Wang Jingyi
School of Mass-communication and Advertising, Tongmyong University, Busan, Republic of Korea.
Front Neurosci. 2024 Aug 7;18:1449527. doi: 10.3389/fnins.2024.1449527. eCollection 2024.
Facial expression recognition (FER) plays a crucial role in affective computing, enhancing human-computer interaction by enabling machines to understand and respond to human emotions. Despite advancements in deep learning, current FER systems often struggle with challenges such as occlusions, head pose variations, and motion blur in natural environments. These challenges highlight the need for more robust FER solutions. To address these issues, we propose the Attention-Enhanced Multi-Layer Transformer (AEMT) model, which integrates a dual-branch Convolutional Neural Network (CNN), an Attentional Selective Fusion (ASF) module, and a Multi-Layer Transformer Encoder (MTE) with transfer learning. The dual-branch CNN captures detailed texture and color information by processing RGB and Local Binary Pattern (LBP) features separately. The ASF module selectively enhances relevant features by applying global and local attention mechanisms to the extracted features. The MTE captures long-range dependencies and models the complex relationships between features, collectively improving feature representation and classification accuracy. Our model was evaluated on the RAF-DB and AffectNet datasets. Experimental results demonstrate that the AEMT model achieved an accuracy of 81.45% on RAF-DB and 71.23% on AffectNet, significantly outperforming existing state-of-the-art methods. These results indicate that our model effectively addresses the challenges of FER in natural environments, providing a more robust and accurate solution. The AEMT model significantly advances the field of FER by improving the robustness and accuracy of emotion recognition in complex real-world scenarios. This work not only enhances the capabilities of affective computing systems but also opens new avenues for future research in improving model efficiency and expanding multimodal data integration.
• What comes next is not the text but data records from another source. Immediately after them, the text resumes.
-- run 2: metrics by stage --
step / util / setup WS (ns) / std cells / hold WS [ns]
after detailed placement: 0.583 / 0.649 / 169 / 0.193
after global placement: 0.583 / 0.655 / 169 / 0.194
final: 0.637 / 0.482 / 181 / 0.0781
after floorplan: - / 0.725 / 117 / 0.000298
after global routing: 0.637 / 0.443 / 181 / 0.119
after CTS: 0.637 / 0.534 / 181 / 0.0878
## config.mk

```make
export PLATFORM = sky130hd
export DESIGN_NAME = can_frame_packet_reassembler_flat
export DESIGN_NICKNAME = d
export VERILOG_FILES = /design/src/cfpr_pkg.sv /design/src/cfpr_if.sv /design/src/cfpr_front.sv /design/src/cfpr_queue.sv /design/src/cfpr_back.sv /design/src/can_frame_packet_reassembler.sv /design/src/flat_wrapper.sv
export VERILOG_INCLUDE_DIRS = /design/src /design/src/src
export SDC_FILE = /design/constraint.sdc
export NUM_CORES = 1
export LEC_CHECK = 0
export BUFFER_PORTS_ARGS = -buffer_cell sky130_fd_sc_hd__buf_2
export CORE_UTILIZATION = 51
export CTS_BUF_LIST = sky130_fd_sc_hd__clkbuf_2 sky130_fd_sc_hd__clkbuf_4 sky130_fd_sc_hd__clkbuf_8
export CTS_CLUSTER_DIAMETER = 40
export CTS_CLUSTER_SIZE = 30
export DETAILED_ROUTE_END_ITERATION = 10
export PLACE_DENSITY = 0.67
export SLEW_MARGIN = 20
export SYNTH_ARGS = -nofsm -noshare
export SYNTH_HDL_FRONTEND = slang
export SYNTH_HIERARCHICAL = 1
export SYNTH_SLANG_ARGS = --single-unit
```

## constraint.sdc

```tcl
create_clock -name clk -period 11.35 [get_ports clk]
set_clock_uncertainty 0.05 [all_clocks]
set_input_delay 1.135 -clock clk [delete_from_list [all_inputs] [get_ports clk]]
set_output_delay 1.135 -clock clk [all_outputs]
set_load 0.05 [all_outputs]
```
$ cat src/design/bme_pkg.sv
// Package of shared types and constants for the bitmap engine.
`timescale 1ns / 1ps
`default_nettype none

package bme_pkg;

  // Size of the bitmap and the widths that follow from it.
  localparam int NBITS       = 256;
  localparam int STORE_BYTES = (NBITS + 7) / 8;
  localparam int ADDR_W      = $clog2(STORE_BYTES);
  localparam int BCNT_W      = $clog2(STORE_BYTES + 1);
  localparam int CNT_W       = 9;
  localparam int IDX_W       = 9;
  localparam int POS_W       = 8;
  localparam int OP_W        = 4;

  // Constants of the byte population count.
  localparam logic [7:0] POP_M1 = 8'h55;
  localparam logic [7:0] POP_M2 = 8'h33;
  localparam logic [7:0] POP_M4 = 8'h0f;
  localparam logic [7:0] BYTE_ONES = 8'hff;

  // Operation codes of a request; the last code is unused and does nothing.
  typedef enum logic [OP_W-1:0] {
    OP_SET         = 4'd0,
    OP_CLEAR       = 4'd1,
    OP_INVERT      = 4'd2,
    OP_WRITE       = 4'd3,
    OP_READ        = 4'd4,
    OP_SET_ALL     = 4'd5,
    OP_CLEAR_ALL   = 4'd6,
    OP_INVERT_ALL  = 4'd7,
    OP_WRITE_ALL   = 4'd8,
    OP_ALL_ONES    = 4'd9,
    OP_ALL_ZEROS   = 4'd10,
    OP_COUNT_ONES  = 4'd11,
    OP_COUNT_ZEROS = 4'd12,
    OP_FIRST_ONE   = 4'd13,
    OP_FIRST_ZERO  = 4'd14,
    OP_UNUSED      = 4'd15
  } op_t;

  // Sequencer states.
  typedef enum logic [1:0] {
    ST_IDLE,
    ST_EXEC,
    ST_FIN
  } state_t;

  // Control handed to the byte unit.
  typedef struct packed {
    op_t        op;
    logic       wv;
    logic [7:0] mask;
  } bme_ctl_t;

  // Results returned by the byte unit.
  typedef struct packed {
    logic [7:0] new_byte;
    logic [3:0] ones;
    logic       hit;
    logic [2:0] hit_pos;
    logic       bit_val;
  } bme_res_t;

endpackage

`default_nettype wire

$ cat src/design/bme_if.sv
// Channel interfaces of the bitmap engine: request, result and configuration.
`timescale 1ns / 1ps
`default_nettype none

interface bme_in_if import bme_pkg::*; ();
  logic             valid;
  logic             ready;
  logic [OP_W-1:0]  op;
  logic [IDX_W-1:0] bit_addr;
  logic             write_value;

  modport source (output valid, output op, output bit_addr, output write_value,
                  input ready);
  modport sink (input valid, input op, input bit_addr, input write_value,
                output ready);
endinterface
面部表情识别(FER)在情感计算中起着至关重要的作用,它通过使机器能够理解和响应人类情感来增强人机交互。尽管深度学习取得了进展,但当前的FER系统在自然环境中常常面临诸如遮挡、头部姿势变化和运动模糊等挑战。这些挑战凸显了对更强大的FER解决方案的需求。为了解决这些问题,我们提出了注意力增强多层Transformer(AEMT)模型,该模型集成了双分支卷积神经网络(CNN)、注意力选择性融合(ASF)模块和具有迁移学习的多层Transformer编码器(MTE)。双分支CNN通过分别处理RGB和局部二值模式(LBP)特征来捕获详细的纹理和颜色信息。ASF模块通过对提取的特征应用全局和局部注意力机制来选择性地增强相关特征。MTE捕获长距离依赖性并对特征之间的复杂关系进行建模,共同提高特征表示和分类准确率。我们的模型在RAF-DB和AffectNet数据集上进行了评估。实验结果表明,AEMT模型在RAF-DB上的准确率达到81.45%,在AffectNet上的准确率达到71.23%,显著优于现有的最先进方法。这些结果表明,我们的模型有效地解决了自然环境中FER的挑战,提供了一种更强大、更准确的解决方案。AEMT模型通过提高复杂现实场景中情感识别的鲁棒性和准确性,显著推动了FER领域的发展。这项工作不仅增强了情感计算系统的能力,还为未来提高模型效率和扩展多模态数据集成的研究开辟了新途径。